◆ **YOUR TASK**
Each line of the material below that holds the word "layout" needs to be copied.

◆ **GIVEN ENTRIES**

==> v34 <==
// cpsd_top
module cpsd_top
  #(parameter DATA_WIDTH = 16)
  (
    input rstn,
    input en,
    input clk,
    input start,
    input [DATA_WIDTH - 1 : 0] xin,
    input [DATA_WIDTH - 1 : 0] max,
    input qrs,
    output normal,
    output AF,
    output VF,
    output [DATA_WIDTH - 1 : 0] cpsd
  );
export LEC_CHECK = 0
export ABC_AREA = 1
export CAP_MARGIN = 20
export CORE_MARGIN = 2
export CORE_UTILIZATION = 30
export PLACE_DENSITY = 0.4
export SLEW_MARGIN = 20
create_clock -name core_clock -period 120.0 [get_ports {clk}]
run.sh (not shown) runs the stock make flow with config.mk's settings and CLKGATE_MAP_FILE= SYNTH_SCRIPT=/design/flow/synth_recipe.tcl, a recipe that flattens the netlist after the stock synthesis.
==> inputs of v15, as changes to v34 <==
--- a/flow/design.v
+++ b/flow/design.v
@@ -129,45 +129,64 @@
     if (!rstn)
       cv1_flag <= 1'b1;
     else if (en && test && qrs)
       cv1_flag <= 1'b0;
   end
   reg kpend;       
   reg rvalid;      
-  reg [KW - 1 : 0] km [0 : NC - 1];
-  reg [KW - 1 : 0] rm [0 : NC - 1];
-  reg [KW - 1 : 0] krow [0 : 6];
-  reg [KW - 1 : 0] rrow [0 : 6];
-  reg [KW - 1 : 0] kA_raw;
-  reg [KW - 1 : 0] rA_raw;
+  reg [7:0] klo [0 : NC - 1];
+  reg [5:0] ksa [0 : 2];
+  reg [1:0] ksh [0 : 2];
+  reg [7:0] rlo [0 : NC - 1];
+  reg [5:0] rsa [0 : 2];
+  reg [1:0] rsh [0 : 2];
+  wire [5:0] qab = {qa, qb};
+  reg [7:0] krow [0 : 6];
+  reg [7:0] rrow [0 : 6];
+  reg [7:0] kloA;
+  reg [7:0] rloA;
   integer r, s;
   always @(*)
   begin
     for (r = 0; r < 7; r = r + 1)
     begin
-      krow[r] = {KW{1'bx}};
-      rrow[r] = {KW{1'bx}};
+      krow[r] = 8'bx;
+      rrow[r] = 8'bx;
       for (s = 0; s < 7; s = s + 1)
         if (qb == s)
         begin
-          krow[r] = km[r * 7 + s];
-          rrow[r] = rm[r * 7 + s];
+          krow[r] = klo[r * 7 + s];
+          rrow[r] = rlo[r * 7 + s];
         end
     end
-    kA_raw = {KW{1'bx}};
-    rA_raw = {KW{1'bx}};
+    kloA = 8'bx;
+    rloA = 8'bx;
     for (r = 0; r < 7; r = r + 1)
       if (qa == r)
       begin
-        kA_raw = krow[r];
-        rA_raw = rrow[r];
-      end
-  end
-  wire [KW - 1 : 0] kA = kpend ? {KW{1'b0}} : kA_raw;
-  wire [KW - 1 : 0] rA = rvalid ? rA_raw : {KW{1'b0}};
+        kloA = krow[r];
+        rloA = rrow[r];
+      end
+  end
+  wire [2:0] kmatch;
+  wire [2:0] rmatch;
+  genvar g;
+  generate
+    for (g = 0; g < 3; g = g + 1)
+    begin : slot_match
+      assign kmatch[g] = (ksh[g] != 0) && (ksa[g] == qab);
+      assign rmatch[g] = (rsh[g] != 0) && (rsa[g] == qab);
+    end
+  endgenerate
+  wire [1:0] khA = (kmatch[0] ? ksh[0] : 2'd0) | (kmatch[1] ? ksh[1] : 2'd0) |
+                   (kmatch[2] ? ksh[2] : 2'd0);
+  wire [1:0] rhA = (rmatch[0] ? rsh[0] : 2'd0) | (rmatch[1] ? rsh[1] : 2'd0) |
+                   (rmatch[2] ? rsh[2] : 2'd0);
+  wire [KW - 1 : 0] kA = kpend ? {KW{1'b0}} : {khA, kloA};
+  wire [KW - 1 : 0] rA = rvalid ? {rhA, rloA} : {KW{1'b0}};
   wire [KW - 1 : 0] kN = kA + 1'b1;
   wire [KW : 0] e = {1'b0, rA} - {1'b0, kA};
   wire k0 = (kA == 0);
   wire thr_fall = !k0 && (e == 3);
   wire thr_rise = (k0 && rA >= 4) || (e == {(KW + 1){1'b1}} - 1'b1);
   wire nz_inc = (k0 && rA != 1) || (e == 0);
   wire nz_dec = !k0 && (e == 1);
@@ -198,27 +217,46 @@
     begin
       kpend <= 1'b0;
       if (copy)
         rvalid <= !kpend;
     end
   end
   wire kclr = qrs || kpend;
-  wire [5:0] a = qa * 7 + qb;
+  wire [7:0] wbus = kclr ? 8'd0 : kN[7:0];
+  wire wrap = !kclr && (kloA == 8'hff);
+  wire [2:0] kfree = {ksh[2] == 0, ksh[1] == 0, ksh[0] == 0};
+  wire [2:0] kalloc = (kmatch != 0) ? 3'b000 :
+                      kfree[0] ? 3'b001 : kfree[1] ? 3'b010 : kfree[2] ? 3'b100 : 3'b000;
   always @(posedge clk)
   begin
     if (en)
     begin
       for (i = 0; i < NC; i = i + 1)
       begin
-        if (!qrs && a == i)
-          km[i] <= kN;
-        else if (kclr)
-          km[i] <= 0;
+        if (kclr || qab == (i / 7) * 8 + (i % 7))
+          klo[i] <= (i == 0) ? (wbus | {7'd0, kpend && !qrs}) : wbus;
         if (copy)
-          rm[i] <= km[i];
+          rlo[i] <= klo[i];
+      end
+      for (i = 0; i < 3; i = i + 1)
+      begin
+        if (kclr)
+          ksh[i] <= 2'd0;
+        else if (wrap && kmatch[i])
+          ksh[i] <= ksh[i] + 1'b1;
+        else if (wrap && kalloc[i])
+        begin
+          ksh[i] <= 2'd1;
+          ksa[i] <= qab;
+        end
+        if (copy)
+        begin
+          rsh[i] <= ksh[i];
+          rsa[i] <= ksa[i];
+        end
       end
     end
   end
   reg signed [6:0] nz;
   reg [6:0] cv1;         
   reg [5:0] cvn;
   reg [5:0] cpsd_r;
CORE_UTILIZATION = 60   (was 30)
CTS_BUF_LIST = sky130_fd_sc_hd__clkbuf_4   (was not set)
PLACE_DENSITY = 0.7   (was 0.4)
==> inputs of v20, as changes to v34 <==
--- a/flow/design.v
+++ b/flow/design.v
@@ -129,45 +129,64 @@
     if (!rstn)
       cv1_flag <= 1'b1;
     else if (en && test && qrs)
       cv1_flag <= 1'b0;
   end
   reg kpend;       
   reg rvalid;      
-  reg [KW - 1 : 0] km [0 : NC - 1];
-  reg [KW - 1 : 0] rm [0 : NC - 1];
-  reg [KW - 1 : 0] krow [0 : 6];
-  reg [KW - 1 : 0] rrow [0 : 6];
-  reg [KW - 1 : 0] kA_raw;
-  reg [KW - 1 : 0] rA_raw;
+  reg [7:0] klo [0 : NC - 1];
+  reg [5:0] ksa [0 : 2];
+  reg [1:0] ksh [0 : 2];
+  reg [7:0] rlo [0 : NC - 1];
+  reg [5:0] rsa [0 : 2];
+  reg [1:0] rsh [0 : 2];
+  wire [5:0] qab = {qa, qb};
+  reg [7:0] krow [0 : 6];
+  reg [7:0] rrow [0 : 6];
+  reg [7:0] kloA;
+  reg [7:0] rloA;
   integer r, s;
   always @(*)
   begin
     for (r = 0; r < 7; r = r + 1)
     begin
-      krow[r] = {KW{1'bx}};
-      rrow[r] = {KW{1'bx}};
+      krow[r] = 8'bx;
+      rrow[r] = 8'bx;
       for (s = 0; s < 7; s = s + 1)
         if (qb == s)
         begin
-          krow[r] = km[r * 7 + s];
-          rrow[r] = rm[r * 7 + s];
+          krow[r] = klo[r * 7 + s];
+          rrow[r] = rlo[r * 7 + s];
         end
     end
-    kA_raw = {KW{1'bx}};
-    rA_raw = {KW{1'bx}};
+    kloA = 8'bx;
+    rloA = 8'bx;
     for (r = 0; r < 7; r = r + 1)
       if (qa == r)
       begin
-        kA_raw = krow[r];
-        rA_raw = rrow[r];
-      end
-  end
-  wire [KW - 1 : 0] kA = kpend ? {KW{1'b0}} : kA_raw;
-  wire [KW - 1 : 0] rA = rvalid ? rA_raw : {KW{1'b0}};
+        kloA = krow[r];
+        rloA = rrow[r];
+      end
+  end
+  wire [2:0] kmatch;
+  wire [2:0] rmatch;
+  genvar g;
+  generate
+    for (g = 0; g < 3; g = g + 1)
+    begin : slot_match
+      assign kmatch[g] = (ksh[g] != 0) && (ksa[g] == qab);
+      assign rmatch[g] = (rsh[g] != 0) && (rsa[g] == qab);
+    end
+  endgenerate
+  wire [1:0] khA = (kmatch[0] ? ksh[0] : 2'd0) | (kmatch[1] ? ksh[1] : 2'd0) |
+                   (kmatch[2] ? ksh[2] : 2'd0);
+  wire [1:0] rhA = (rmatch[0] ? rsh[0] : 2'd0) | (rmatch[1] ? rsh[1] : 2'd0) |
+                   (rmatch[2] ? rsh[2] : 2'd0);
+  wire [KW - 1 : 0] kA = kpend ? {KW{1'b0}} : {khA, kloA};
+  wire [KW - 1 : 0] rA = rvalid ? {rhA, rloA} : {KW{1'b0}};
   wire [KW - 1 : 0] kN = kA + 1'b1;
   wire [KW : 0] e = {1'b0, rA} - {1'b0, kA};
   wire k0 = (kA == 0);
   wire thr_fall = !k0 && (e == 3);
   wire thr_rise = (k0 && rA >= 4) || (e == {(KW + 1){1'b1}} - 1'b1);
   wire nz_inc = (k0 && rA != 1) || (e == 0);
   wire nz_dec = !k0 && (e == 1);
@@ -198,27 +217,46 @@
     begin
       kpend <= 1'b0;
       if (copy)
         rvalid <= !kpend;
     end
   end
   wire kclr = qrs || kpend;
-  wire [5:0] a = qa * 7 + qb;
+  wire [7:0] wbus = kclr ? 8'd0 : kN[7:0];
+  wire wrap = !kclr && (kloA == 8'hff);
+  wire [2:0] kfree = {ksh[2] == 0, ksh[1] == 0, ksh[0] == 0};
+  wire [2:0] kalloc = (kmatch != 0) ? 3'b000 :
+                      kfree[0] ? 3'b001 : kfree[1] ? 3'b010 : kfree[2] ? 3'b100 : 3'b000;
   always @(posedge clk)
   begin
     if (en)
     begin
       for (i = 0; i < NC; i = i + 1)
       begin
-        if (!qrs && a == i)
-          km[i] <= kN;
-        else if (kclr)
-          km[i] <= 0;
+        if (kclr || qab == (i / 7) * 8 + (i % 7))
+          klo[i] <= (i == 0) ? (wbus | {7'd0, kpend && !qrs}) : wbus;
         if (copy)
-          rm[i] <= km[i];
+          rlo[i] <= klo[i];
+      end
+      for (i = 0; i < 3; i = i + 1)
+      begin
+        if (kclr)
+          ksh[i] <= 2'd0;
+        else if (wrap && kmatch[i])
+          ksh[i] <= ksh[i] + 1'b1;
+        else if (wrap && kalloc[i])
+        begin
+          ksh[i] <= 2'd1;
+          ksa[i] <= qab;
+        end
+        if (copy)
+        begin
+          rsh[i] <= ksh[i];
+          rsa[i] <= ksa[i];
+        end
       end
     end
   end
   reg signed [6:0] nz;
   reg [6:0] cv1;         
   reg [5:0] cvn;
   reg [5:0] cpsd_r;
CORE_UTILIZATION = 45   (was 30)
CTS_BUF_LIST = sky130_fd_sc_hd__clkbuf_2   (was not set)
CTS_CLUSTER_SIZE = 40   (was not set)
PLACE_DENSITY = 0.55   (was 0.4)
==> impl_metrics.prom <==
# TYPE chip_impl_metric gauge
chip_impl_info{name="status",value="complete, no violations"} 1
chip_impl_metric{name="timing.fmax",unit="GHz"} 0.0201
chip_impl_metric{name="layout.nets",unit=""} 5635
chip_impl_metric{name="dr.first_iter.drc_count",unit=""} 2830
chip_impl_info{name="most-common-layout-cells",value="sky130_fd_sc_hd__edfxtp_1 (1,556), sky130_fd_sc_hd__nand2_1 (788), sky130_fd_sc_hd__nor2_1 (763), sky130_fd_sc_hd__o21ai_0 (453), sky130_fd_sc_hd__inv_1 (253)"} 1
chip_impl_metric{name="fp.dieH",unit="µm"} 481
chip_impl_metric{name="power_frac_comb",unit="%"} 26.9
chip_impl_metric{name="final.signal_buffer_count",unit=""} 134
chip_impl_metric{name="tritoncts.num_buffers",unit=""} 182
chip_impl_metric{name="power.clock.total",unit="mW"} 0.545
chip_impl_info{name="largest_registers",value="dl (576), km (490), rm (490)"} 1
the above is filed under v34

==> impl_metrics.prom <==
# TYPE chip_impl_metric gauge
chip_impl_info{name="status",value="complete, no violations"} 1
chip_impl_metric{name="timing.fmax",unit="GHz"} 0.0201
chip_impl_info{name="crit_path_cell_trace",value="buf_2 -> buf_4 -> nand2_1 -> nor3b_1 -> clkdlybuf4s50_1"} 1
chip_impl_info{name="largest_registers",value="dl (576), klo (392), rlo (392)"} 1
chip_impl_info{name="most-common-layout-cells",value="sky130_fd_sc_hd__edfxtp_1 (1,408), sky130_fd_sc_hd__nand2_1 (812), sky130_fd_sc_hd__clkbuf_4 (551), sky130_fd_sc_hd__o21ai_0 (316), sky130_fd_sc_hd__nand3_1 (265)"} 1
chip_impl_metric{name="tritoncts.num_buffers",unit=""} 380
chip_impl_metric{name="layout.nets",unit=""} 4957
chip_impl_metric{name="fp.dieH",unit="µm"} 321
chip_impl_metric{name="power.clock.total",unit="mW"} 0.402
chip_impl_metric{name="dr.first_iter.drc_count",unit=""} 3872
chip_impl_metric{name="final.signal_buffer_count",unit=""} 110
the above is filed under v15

◆ **RESULT OF THIS TASK**
chip_impl_metric{name="layout.nets",unit=""} 5635
chip_impl_info{name="most-common-layout-cells",value="sky130_fd_sc_hd__edfxtp_1 (1,556), sky130_fd_sc_hd__nand2_1 (788), sky130_fd_sc_hd__nor2_1 (763), sky130_fd_sc_hd__o21ai_0 (453), sky130_fd_sc_hd__inv_1 (253)"} 1
chip_impl_info{name="most-common-layout-cells",value="sky130_fd_sc_hd__edfxtp_1 (1,408), sky130_fd_sc_hd__nand2_1 (812), sky130_fd_sc_hd__clkbuf_4 (551), sky130_fd_sc_hd__o21ai_0 (316), sky130_fd_sc_hd__nand3_1 (265)"} 1
chip_impl_metric{name="layout.nets",unit=""} 4957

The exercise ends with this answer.